# [TASK DIRECTIONS]
All that should be output is the block of lines below from the line with "global placement | 41.15" to the line with "buffers and inverters | 1 | 180", both included, exactly as written.

# [MATERIALS PROVIDED]

■ ■ ■ ■ ■

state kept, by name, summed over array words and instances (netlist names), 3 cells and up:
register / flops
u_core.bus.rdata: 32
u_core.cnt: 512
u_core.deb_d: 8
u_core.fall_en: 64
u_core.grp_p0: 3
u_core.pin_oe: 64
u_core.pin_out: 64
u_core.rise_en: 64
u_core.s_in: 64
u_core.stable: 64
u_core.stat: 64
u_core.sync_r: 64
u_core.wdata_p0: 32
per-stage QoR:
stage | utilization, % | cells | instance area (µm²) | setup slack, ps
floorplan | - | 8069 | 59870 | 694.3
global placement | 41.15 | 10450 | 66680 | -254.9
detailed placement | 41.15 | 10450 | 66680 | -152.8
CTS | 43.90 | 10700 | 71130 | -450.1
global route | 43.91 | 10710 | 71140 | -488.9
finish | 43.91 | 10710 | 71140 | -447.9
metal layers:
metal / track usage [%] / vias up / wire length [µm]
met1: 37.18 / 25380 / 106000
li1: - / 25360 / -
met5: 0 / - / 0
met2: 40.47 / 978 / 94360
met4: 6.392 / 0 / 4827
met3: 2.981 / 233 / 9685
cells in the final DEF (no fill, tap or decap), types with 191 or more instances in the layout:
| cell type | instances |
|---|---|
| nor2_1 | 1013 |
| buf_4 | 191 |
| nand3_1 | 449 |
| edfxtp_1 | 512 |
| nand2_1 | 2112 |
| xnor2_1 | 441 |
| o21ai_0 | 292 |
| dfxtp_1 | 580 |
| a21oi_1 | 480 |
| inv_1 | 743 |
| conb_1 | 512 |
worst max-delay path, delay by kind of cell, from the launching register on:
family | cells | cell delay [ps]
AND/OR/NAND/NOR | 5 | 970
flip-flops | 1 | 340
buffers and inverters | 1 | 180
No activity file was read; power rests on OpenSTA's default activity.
[src/rtl/uart_tx_param.sv]
// Parametrised UART transmitter with integrated baud timer.
// Frame: start, DATA_BITS data (LSB first), optional parity, STOP_BITS stop bits.
module uart_tx_param #(
  parameter int unsigned CLKS_PER_BIT = 868,
  parameter int unsigned DATA_BITS    = 8,
  parameter int unsigned PARITY       = 0,
  parameter int unsigned STOP_BITS    = 1
) (
  input  logic                 i_clk,
  input  logic                 i_rst,
  input  logic [DATA_BITS-1:0] i_data,
  input  logic                 i_valid,
  output logic                 o_ready,
  output logic                 o_tx,
  output logic                 o_busy,
  output logic                 o_done
);

  if (CLKS_PER_BIT < 2) begin : g_bad_cpb
    $error("CLKS_PER_BIT must be >= 2");
  end
  if (DATA_BITS < 5 || DATA_BITS > 9) begin : g_bad_db
    $error("DATA_BITS must be 5..9");
  end
  if (PARITY > 2) begin : g_bad_par
    $error("PARITY must be 0, 1 or 2");
  end
  if (STOP_BITS < 1 || STOP_BITS > 2) begin : g_bad_stop
    $error("STOP_BITS must be 1 or 2");
  end

  localparam int unsigned CntW = $clog2(CLKS_PER_BIT);
  localparam logic [CntW-1:0] CntLast = CntW'(CLKS_PER_BIT - 1);
  localparam logic [3:0] DataLast = 4'(DATA_BITS - 1);
  localparam logic [3:0] StopLast = 4'(STOP_BITS - 1);

  typedef enum logic [2:0] {StIdle, StStart, StData, StParity, StStop} state_e;

  state_e               state_q, state_d;
  logic [CntW-1:0]      cnt_q, cnt_d;
  logic [3:0]           idx_q, idx_d;
  logic [DATA_BITS-1:0] shift_q, shift_d;
  logic                 par_q, par_d;
  logic                 done_q, done_d;
  logic                 bit_end;

  assign bit_end = (cnt_q == CntLast);

  always_comb begin
    state_d = state_q;
    cnt_d   = cnt_q + 1'b1;
    idx_d   = idx_q;
    shift_d = shift_q;
    par_d   = par_q;
    done_d  = 1'b0;
    unique case (state_q)
      StIdle: begin
        cnt_d = '0;
        idx_d = '0;
        if (i_valid) begin
          state_d = StStart;
          shift_d = i_data;
          par_d   = (PARITY == 1) ? ~^i_data : ^i_data;
        end
      end
      StStart: begin
        if (bit_end) begin
          cnt_d   = '0;
          idx_d   = '0;
          state_d = StData;
        end
      end
      StData: begin
        if (bit_end) begin
          cnt_d   = '0;
          shift_d = shift_q >> 1;
          if (idx_q == DataLast) begin
            idx_d   = '0;
            state_d = (PARITY != 0) ? StParity : StStop;
          end else begin
            idx_d = idx_q + 4'd1;
          end
        end
      end
      StParity: begin
        if (bit_end) begin
          cnt_d   = '0;
          idx_d   = '0;
          state_d = StStop;
        end
      end
      StStop: begin
        if (bit_end) begin
          cnt_d = '0;
          if (idx_q == StopLast) begin
            idx_d   = '0;
            state_d = StIdle;
            done_d  = 1'b1;
          end else begin
            idx_d = idx_q + 4'd1;
          end
        end
      end
      default: state_d = StIdle;
    endcase
  end

  always_ff @(posedge i_clk) begin
    if (i_rst) begin
      state_q <= StIdle;
      cnt_q   <= '0;
      idx_q   <= '0;
      shift_q <= '0;
      par_q   <= 1'b0;
      done_q  <= 1'b0;
    end else begin
      state_q <= state_d;
      cnt_q   <= cnt_d;
      idx_q   <= idx_d;
      shift_q <= shift_d;
      par_q   <= par_d;
      done_q  <= done_d;
    end
  end

  always_comb begin
    o_tx = 1'b1;
    unique case (state_q)
      StStart:  o_tx = 1'b0;
      StData:   o_tx = shift_q[0];
      StParity: o_tx = par_q;
      default:  o_tx = 1'b1;
    endcase
  end

  assign o_ready = (state_q == StIdle);
  assign o_busy  = (state_q != StIdle);
  assign o_done  = done_q;

endmodule

[config.mk]
export PLATFORM = sky130hd
export DESIGN_NAME = uart_tx_param
export DESIGN_NICKNAME = d
export VERILOG_FILES = /design/src/rtl/uart_tx_param.sv
export SDC_FILE = /design/constraint.sdc
export NUM_CORES = 1
export LEC_CHECK = 0
export ABC_AREA = 1
export CORE_ASPECT_RATIO = 0.5
export CORE_MARGIN = 5
export CORE_UTILIZATION = 50
export CTS_CLUSTER_DIAMETER = 100
export DETAILED_ROUTE_END_ITERATION = 10
export DONT_BUFFER_PORTS = 1
export HOLD_SLACK_MARGIN = 0.15
export PLACE_DENSITY = 0.74
export SKIP_LAST_GASP = 1
export SLEW_MARGIN = 10
export SYNTH_ARGS = -nofsm -noshare
export SYNTH_HDL_FRONTEND = slang
export SYNTH_SLANG_ARGS = --single-unit
[constraint.sdc]
create_clock -name i_clk -period 5.1 [get_ports i_clk]
set_clock_uncertainty 0.2 [all_clocks]
set_input_delay 0.255 -clock i_clk [delete_from_list [all_inputs] [get_ports i_clk]]
set_output_delay 0.255 -clock i_clk [all_outputs]
set_load 0.01 [all_outputs]
==> Implementation_results.wiki <==
{| class="wikitable"
! Metric !! Value
|-
| Status || finished clean
|-
| Min Clock Period, post-route || 1.79 ns
|-
| CTS tree || done
|-
| Unrepaired setup endpoints after global routing || no
|-
| Final Cycle Share || 35.1%
|-
| Vias after detailed routing || 1413
|-
| Number of primary I/O pins || 15
|-
| Arr. time, crit path || 1.76 ns
|-
| Clock network latency to the later pin of the worst-skew pair || 0.27 ns
|-
| Max-Cap Viols || 0
|-
| Crit path setup slack, layout || 3.31 ns
|-
| Core box area || 0.00300 mm^2
|-
| Die H || 49.5 um
|-
| Fraction of post-synthesis cell area in the top cell type by area || 34.7%
|-
| Die boundary width || 88.9 um
|-
| Cell variety after synth || 27
|-
| Total global routing overflow || 0
|-
| Worst setup path class || flip-flop to flip-flop
|-
| Most area-hungry cell type in the Yosys netlist || dfxtp_1
|-
| CP Max Fanout || 9
|-
| Top post-synthesis cells by area || dfxtp_1 (35%), nand2_1 (17%), nor2_1 (9.4%), inv_1 (4.3%), xnor2_1 (3.9%)
|-
| Remaining max-slew budget at the tightest pin || 71.7%
|-
| Count of mapped cells out of synthesis || 230
|-
| Largest net degree at the start of global routing || 16
|-
| Clock sink total || 27
|-
| Diode insertion count for antenna repair || 0
|-
| Static power due to leakage || 0.765 nW
|-
| Worst Tran Pin Value || 0.423 ns
|-
| Data required, critical path || 5.07 ns
|-
| Clock transition at the register clock pins on the worst setup and hold paths after CTS || 0.09 ns
|-
| Core utilization of the finished layout || 57.6%
|-
| All-Layer GR Usage || 15.3%
|-
| CTS Buffer Depth || 2
|-
| HPWL reported at the end of detailed placement || 2250 um
|-
| Synth Register Bits || 27
|-
| Layout cells sized above 1 || 8.71%
|-
| Endpoints failing setup || 0
|-
| Post-Syn Nets || 244
|-
| First-iteration detailed-routing DRC count || 124
|-
| Final Hold Violating Endpoints || 0
|-
| Placement-stage cell area || 0.00158 mm^2
|-
| Post-Layout Inst Area || 0.00172 mm^2
|-
| Number of search-and-repair iterations in the first detailed-routing pass || 4
|-
| Total CTS buffers || 3
|-
| Post-Syn Area || 0.00156 mm^2
|-
| Peak Freq || 0.558 GHz
|-
| Fill cells || 291
|-
| Number of non-filler instances in the completed layout || 281
|-
| Die area || 0.00440 mm^2
|-
| Number of placed instances with taps included || 267
|-
| Area grow syn2layout || 10.8%
|-
| Buffers added on ports || 0
|-
| Master cell of the clock root buffer || clkbuf_8
|-
| Antenna violations before repair || 0
|-
| Post-detailed-route via-to-cell ratio || 5.03
|-
| Pwr Density || 474 mW/mm^2
|-
| Wire length of the first global-routing pass || 5410 um
|-
| Placement Setup Slack || 3.32 ns
|-
| Number of levels in the clock H-tree || 1
|-
| Sequential share of the synthesized area || 34.7%
|-
| RePlAce Congestion || 0.889
|-
| Capturing element type of the critical path || flip-flop
|-
| Row cnt || 14
|-
| Slew Limit Fails || 0
|-
| Routed length per placed instance || 11.0 um
|-
| Startpoint kind of the worst setup timing path || flip-flop
|-
| Remaining routing DRC violations || 0
|-
| Layout Nets || 256
|-
| Yosys synthesis warning count || 0
|-
| Via count of the first global-routing pass || 1312
|-
| Worst min path class || input pin to flip-flop
|-
| Maximum ir drop on the vdd rail || 0.187 mV
|-
| Initial Util || 52.0%
|-
| Detail Route Antenna Nets || 0
|-
| Wire length reported by the detailed router || 3100 um
|-
| Syn_area_per_cell || 6.77 um^2
|-
| Post-Route Setup TNS || 0 ns
|}
## worst paths after layout
check / from / endpoint / slack, ns / cells after the start
setup reg to reg: cnt_q[0]$_SDFF_PP0_ / shift_q[7]$_SDFFE_PP0P_ / 3.31 / 8
hold reg to reg: cnt_q[4]$_SDFF_PP0_ / cnt_q[4]$_SDFF_PP0_ / 0.27 / 2
setup / recovery: cnt_q[0]$_SDFF_PP0_ / shift_q[7]$_SDFFE_PP0P_ / 3.31 / 8
hold / removal: i_rst / idx_q[3]$_SDFFE_PP0P_ / 0.16 / 3
## area by class of cell
type	instances	area, um^2	share of cell area [%]
repair buffers	10	100	5.81
flip-flops and latches	27	541	31.3
multi-input cells	178	906	52.5
inverters	22	82.6	4.79
well taps	40	50.0	2.90
clock buffers	4	45.0	2.61
## layout by cell type (no fill, tap or decap), types with 2 or more instances in the layout
master,instances
dlygate4sd3_1,10
xor2_1,6
a22oi_1,2
nand2_1,71
nor2_4,2
nand3_1,11
clkbuf_8,3
nor2_2,3
a21oi_1,7
nand2_2,4
nor2_1,39
inv_2,4
ha_1,3
o21ai_0,10
dfxtp_1,27
inv_1,18
xnor2_1,7
nand4_1,4
## cells by family (layout without fill, tap and decap cells)
logic type / Yosys count / after routing / synth area share [%]
simple gates: 140 / 140 / 40.0
flops: 27 / 27 / 34.7
buf+inv: 25 / 36 / 7.07
compound gates: 22 / 22 / 8.44
xor+xnor: 13 / 13 / 7.32
fa+ha+maj: 3 / 3 / 2.41
## synth_stat cells
master	n
a21oi_1	7
a21oi_4	1
a22oi_1	2
buf_2	1
buf_6	2
dfxtp_1	27
ha_1	3
inv_1	18
inv_2	4
nand2_1	71
nand2_2	4
nand3_1	11
nand3_2	1
nand3_4	1
nand4_1	4
nand4_2	1
nor2_1	39
nor2_2	3
nor2_4	2
nor3_1	1
nor3b_2	1
nor4_1	1
o211ai_1	1
o21a_1	1
o21ai_0	10
xnor2_1	7
xor2_1	6
## power by group
part / leakage [nW] / switching [mW] / internal [mW]
Combinational: 0.521 / 0.262 / 0.127
Sequential: 0.221 / 0.0455 / 0.265
Clock: 0.0228 / 0.0628 / 0.0559
## state kept, by name, indices dropped and copies added (netlist names)
register	flops
cnt_q	10
shift_q	8
par_q	1
state_q	3
idx_q	4
o_done	1
## through the flow
step | hold slack, ns | power, mW
floorplan | 0.124 | 0.627
global placement | 0.127 | 0.684
detailed placement | 0.126 | 0.692
CTS | 0.151 | 0.820
global route | 0.188 | 0.902
finish | 0.159 | 0.818
## worst max-delay path: stages (launching register included)
cell and delay (ns):
dfxtp_1 0.43, ha_1 0.27, nand2_2 0.09, nor2_4 0.14, nand3_4 0.11, a21oi_4 0.27, nand2_1 0.08, nand2_1 0.06
nor2_1 0.04
## what timing repair did
item                       4_1_cts  5_1_grt
resized for setup                0        0
setup buffers                    0        0
hold endpoints to repair        12        0
hold buffers                    10        0
setup endpoints to repair        0        0
## per-layer routing
layer / GRT usage [%] / up-vias / part of all wire, % / routed length [um]
met3: 4.49 / 4 / 5.8 / 181
met1: 18.0 / 634 / 45 / 1400
met5: 0 / - / 0 / 0
met2: 27.8 / 30 / 48 / 1500
li1: - / 745 / - / -
met4: 2.26 / 0 / 0.45 / 14
No activity file was read; power rests on OpenSTA's default activity.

■ ■ ■ ■ ■

# [TASK ANSWER]
global placement | 41.15 | 10450 | 66680 | -254.9
detailed placement | 41.15 | 10450 | 66680 | -152.8
CTS | 43.90 | 10700 | 71130 | -450.1
global route | 43.91 | 10710 | 71140 | -488.9
finish | 43.91 | 10710 | 71140 | -447.9
metal layers:
metal / track usage [%] / vias up / wire length [µm]
met1: 37.18 / 25380 / 106000
li1: - / 25360 / -
met5: 0 / - / 0
met2: 40.47 / 978 / 94360
met4: 6.392 / 0 / 4827
met3: 2.981 / 233 / 9685
cells in the final DEF (no fill, tap or decap), types with 191 or more instances in the layout:
| cell type | instances |
|---|---|
| nor2_1 | 1013 |
| buf_4 | 191 |
| nand3_1 | 449 |
| edfxtp_1 | 512 |
| nand2_1 | 2112 |
| xnor2_1 | 441 |
| o21ai_0 | 292 |
| dfxtp_1 | 580 |
| a21oi_1 | 480 |
| inv_1 | 743 |
| conb_1 | 512 |
worst max-delay path, delay by kind of cell, from the launching register on:
family | cells | cell delay [ps]
AND/OR/NAND/NOR | 5 | 970
flip-flops | 1 | 340
buffers and inverters | 1 | 180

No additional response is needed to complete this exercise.